=== Section Start ===
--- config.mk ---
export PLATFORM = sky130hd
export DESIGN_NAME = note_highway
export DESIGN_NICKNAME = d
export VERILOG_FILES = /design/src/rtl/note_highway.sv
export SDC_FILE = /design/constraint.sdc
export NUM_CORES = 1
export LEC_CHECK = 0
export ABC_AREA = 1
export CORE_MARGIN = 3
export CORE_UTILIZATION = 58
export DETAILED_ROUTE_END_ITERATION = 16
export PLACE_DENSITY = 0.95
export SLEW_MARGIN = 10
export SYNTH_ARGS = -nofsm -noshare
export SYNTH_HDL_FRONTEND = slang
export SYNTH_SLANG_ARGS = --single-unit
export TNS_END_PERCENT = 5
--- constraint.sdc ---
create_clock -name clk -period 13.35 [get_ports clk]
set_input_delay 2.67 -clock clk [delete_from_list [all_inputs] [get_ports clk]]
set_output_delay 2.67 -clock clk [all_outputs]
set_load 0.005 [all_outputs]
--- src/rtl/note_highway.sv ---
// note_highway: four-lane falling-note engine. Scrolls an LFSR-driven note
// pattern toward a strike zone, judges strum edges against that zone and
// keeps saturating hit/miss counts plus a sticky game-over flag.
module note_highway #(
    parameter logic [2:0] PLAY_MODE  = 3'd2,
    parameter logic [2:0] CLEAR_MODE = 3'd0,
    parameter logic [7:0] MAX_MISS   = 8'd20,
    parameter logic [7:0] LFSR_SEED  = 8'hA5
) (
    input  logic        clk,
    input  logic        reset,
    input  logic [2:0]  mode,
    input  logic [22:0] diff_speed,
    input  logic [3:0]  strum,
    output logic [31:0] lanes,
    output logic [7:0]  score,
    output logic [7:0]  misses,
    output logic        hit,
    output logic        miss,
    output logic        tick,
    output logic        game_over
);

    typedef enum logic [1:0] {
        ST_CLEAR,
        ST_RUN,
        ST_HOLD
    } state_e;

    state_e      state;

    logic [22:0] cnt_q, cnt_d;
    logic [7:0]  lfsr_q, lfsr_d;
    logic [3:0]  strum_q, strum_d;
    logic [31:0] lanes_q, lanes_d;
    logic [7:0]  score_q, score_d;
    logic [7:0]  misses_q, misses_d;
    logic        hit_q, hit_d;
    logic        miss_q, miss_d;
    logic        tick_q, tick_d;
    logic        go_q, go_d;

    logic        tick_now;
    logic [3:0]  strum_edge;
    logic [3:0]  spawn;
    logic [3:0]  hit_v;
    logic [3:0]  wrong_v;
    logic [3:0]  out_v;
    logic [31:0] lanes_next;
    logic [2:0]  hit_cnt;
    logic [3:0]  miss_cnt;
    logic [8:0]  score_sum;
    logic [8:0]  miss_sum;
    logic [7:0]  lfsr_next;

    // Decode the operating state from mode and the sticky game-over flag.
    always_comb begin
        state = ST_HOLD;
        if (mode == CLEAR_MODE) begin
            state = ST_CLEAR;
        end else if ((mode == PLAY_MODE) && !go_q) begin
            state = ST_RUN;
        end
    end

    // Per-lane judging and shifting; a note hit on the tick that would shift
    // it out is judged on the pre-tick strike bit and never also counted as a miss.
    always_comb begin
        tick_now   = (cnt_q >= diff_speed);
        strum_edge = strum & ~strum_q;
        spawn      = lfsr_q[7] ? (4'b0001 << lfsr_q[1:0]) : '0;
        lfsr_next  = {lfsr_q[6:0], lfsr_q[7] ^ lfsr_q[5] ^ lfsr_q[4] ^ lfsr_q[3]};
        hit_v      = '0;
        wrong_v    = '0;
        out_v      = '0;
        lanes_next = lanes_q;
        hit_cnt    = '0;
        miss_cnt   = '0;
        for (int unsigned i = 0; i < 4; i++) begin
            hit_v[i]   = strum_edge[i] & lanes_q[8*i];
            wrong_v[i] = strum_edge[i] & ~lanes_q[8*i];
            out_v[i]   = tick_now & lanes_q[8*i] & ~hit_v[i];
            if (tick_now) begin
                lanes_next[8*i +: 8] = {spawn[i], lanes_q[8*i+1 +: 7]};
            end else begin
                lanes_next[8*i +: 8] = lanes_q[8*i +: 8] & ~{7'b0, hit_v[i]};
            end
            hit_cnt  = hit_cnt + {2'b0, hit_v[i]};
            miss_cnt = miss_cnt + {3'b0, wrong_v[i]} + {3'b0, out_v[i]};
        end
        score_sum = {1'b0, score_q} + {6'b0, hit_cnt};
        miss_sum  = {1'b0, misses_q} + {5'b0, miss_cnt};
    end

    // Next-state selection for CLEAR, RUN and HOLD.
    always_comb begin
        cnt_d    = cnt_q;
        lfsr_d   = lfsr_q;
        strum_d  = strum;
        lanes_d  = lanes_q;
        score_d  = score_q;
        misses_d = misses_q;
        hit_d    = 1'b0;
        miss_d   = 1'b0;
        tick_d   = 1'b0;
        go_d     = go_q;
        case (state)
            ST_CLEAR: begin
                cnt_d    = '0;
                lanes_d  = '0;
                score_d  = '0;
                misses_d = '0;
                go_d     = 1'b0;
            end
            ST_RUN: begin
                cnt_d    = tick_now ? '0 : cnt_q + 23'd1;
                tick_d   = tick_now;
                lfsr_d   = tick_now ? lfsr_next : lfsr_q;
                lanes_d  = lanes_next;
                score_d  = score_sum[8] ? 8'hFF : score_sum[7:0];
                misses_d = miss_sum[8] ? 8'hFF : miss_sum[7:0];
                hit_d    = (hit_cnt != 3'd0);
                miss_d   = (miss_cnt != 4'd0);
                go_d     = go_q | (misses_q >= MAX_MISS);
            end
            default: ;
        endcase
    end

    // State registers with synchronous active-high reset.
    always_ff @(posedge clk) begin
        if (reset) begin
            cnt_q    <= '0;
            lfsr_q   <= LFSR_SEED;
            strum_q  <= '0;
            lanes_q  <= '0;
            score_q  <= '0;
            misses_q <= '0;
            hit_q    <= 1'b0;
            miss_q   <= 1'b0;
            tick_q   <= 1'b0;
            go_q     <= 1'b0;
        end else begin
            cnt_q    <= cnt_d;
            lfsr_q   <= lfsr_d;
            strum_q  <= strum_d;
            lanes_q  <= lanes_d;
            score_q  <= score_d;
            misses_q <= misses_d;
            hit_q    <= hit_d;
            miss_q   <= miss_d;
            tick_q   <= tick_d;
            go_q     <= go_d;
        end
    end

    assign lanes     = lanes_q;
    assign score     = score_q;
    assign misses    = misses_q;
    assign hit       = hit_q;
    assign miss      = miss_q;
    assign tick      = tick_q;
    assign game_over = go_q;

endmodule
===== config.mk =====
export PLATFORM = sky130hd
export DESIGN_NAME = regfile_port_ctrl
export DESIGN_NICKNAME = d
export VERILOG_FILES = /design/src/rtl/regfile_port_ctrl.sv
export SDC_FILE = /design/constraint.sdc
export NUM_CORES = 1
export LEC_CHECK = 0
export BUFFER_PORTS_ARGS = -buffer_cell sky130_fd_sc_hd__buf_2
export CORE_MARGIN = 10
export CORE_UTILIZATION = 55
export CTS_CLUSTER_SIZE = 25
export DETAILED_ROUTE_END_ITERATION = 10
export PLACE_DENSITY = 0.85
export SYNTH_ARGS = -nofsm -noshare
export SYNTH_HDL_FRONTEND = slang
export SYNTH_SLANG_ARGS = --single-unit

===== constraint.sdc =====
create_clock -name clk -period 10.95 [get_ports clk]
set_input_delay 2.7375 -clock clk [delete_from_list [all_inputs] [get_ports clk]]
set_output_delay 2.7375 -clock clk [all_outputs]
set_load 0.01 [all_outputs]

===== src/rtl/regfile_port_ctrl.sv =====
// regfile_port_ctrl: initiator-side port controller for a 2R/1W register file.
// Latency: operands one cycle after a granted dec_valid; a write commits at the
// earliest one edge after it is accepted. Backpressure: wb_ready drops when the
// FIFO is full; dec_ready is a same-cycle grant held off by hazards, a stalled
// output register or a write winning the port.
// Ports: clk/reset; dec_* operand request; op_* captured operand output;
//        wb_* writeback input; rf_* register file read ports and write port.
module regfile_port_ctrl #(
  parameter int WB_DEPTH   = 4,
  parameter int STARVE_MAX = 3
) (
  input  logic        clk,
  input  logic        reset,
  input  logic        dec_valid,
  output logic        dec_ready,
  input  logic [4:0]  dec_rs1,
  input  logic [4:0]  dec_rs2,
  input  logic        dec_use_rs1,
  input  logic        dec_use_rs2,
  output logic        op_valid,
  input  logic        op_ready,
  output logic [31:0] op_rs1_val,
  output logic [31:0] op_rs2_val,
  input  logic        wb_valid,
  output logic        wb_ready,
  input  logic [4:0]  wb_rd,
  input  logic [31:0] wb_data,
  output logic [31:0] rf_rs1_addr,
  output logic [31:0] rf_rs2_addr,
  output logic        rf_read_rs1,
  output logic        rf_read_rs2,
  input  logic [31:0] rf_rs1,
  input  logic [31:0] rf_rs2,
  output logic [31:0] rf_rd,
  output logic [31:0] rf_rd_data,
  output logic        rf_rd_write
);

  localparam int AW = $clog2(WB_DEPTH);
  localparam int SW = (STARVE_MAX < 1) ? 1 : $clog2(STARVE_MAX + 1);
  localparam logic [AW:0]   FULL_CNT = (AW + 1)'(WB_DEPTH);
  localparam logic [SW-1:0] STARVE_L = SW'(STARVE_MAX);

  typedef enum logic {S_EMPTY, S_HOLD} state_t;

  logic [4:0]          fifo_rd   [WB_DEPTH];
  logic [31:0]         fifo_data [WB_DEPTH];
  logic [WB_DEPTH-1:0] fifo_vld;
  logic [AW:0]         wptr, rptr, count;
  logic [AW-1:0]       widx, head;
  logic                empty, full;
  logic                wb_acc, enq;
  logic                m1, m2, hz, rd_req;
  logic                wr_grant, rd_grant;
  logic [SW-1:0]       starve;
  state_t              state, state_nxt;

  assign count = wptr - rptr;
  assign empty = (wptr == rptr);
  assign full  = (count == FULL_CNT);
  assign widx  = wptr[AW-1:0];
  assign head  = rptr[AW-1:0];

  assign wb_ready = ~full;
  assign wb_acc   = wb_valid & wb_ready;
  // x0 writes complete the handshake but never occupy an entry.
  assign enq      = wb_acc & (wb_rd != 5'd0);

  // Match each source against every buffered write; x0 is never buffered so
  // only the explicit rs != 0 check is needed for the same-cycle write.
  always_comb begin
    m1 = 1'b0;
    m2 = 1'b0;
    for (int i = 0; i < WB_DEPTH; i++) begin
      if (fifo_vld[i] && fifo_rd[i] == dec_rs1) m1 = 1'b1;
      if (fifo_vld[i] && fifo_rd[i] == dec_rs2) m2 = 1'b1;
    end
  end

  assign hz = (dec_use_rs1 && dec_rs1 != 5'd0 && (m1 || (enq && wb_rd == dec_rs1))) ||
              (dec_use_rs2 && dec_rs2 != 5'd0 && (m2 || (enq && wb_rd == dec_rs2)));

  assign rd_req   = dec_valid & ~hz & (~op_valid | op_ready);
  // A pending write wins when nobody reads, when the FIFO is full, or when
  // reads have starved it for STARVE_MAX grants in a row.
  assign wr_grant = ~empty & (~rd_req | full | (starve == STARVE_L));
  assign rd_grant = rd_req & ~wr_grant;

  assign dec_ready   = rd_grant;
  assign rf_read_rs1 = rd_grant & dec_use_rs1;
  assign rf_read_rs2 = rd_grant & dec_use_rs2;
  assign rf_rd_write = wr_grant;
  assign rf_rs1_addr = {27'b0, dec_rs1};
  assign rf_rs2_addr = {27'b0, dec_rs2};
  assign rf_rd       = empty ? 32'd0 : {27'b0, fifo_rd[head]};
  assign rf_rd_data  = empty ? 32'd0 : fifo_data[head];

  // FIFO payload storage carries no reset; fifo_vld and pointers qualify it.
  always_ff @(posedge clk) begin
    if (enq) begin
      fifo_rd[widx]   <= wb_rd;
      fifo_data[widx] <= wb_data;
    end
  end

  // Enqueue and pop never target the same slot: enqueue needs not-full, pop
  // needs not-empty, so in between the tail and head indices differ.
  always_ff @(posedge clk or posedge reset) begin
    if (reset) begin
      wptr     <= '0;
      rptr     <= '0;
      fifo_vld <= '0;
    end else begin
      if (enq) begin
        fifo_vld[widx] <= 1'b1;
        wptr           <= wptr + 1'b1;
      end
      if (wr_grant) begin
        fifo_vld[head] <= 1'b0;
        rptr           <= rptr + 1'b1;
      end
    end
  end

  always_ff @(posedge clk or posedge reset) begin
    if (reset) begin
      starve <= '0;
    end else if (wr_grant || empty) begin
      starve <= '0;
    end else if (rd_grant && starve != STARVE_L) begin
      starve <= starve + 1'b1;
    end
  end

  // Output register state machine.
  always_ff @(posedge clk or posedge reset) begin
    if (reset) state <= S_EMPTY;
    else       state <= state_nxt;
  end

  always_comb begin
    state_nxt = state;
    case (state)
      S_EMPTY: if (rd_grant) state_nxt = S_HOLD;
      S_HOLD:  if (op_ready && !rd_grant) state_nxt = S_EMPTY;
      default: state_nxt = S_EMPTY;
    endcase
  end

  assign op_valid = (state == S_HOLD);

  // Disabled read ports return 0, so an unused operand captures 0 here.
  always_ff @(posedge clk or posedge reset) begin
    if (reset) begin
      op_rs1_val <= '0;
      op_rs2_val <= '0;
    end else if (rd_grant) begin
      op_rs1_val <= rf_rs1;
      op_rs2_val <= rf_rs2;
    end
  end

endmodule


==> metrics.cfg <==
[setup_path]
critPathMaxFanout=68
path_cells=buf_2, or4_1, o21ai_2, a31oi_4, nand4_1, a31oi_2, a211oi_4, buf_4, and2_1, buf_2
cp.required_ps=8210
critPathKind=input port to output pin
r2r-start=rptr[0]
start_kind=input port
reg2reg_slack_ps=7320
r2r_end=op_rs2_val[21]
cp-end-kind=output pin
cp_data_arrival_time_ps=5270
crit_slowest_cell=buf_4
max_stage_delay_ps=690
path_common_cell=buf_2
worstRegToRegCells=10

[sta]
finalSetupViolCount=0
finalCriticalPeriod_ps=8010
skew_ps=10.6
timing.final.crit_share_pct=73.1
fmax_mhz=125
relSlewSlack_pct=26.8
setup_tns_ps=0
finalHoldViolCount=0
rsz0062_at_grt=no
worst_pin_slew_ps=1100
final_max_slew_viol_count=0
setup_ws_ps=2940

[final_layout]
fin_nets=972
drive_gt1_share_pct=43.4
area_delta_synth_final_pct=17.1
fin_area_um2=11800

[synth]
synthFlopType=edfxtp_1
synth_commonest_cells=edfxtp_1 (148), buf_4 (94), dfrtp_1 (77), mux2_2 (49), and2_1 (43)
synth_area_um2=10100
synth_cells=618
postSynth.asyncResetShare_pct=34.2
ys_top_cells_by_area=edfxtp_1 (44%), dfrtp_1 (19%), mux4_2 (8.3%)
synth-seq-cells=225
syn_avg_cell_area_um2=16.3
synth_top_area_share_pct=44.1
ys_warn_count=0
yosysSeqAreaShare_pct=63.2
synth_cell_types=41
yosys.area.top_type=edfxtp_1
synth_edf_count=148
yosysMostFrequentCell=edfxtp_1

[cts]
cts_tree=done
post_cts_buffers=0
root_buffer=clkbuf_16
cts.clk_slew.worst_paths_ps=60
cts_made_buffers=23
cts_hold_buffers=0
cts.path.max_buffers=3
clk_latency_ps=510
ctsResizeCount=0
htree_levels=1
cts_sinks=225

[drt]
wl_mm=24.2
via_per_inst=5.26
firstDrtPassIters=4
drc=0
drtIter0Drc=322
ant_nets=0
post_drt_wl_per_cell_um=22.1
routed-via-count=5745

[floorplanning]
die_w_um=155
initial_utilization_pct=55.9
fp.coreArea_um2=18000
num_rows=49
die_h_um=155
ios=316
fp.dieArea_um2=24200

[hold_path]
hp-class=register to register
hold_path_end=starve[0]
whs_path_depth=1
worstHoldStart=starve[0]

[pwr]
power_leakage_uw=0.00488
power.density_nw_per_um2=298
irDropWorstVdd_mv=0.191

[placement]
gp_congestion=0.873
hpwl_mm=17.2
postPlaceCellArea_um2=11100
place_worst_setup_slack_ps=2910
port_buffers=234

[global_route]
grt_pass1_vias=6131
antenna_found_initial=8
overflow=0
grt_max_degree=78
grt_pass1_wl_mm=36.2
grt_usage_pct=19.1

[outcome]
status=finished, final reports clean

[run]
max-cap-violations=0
=== Section End ===
**Task instructions**
Gather, from the listing above, every line carrying the word "when".

**Task result**
// earliest one edge after it is accepted. Backpressure: wb_ready drops when the
  // A pending write wins when nobody reads, when the FIFO is full, or when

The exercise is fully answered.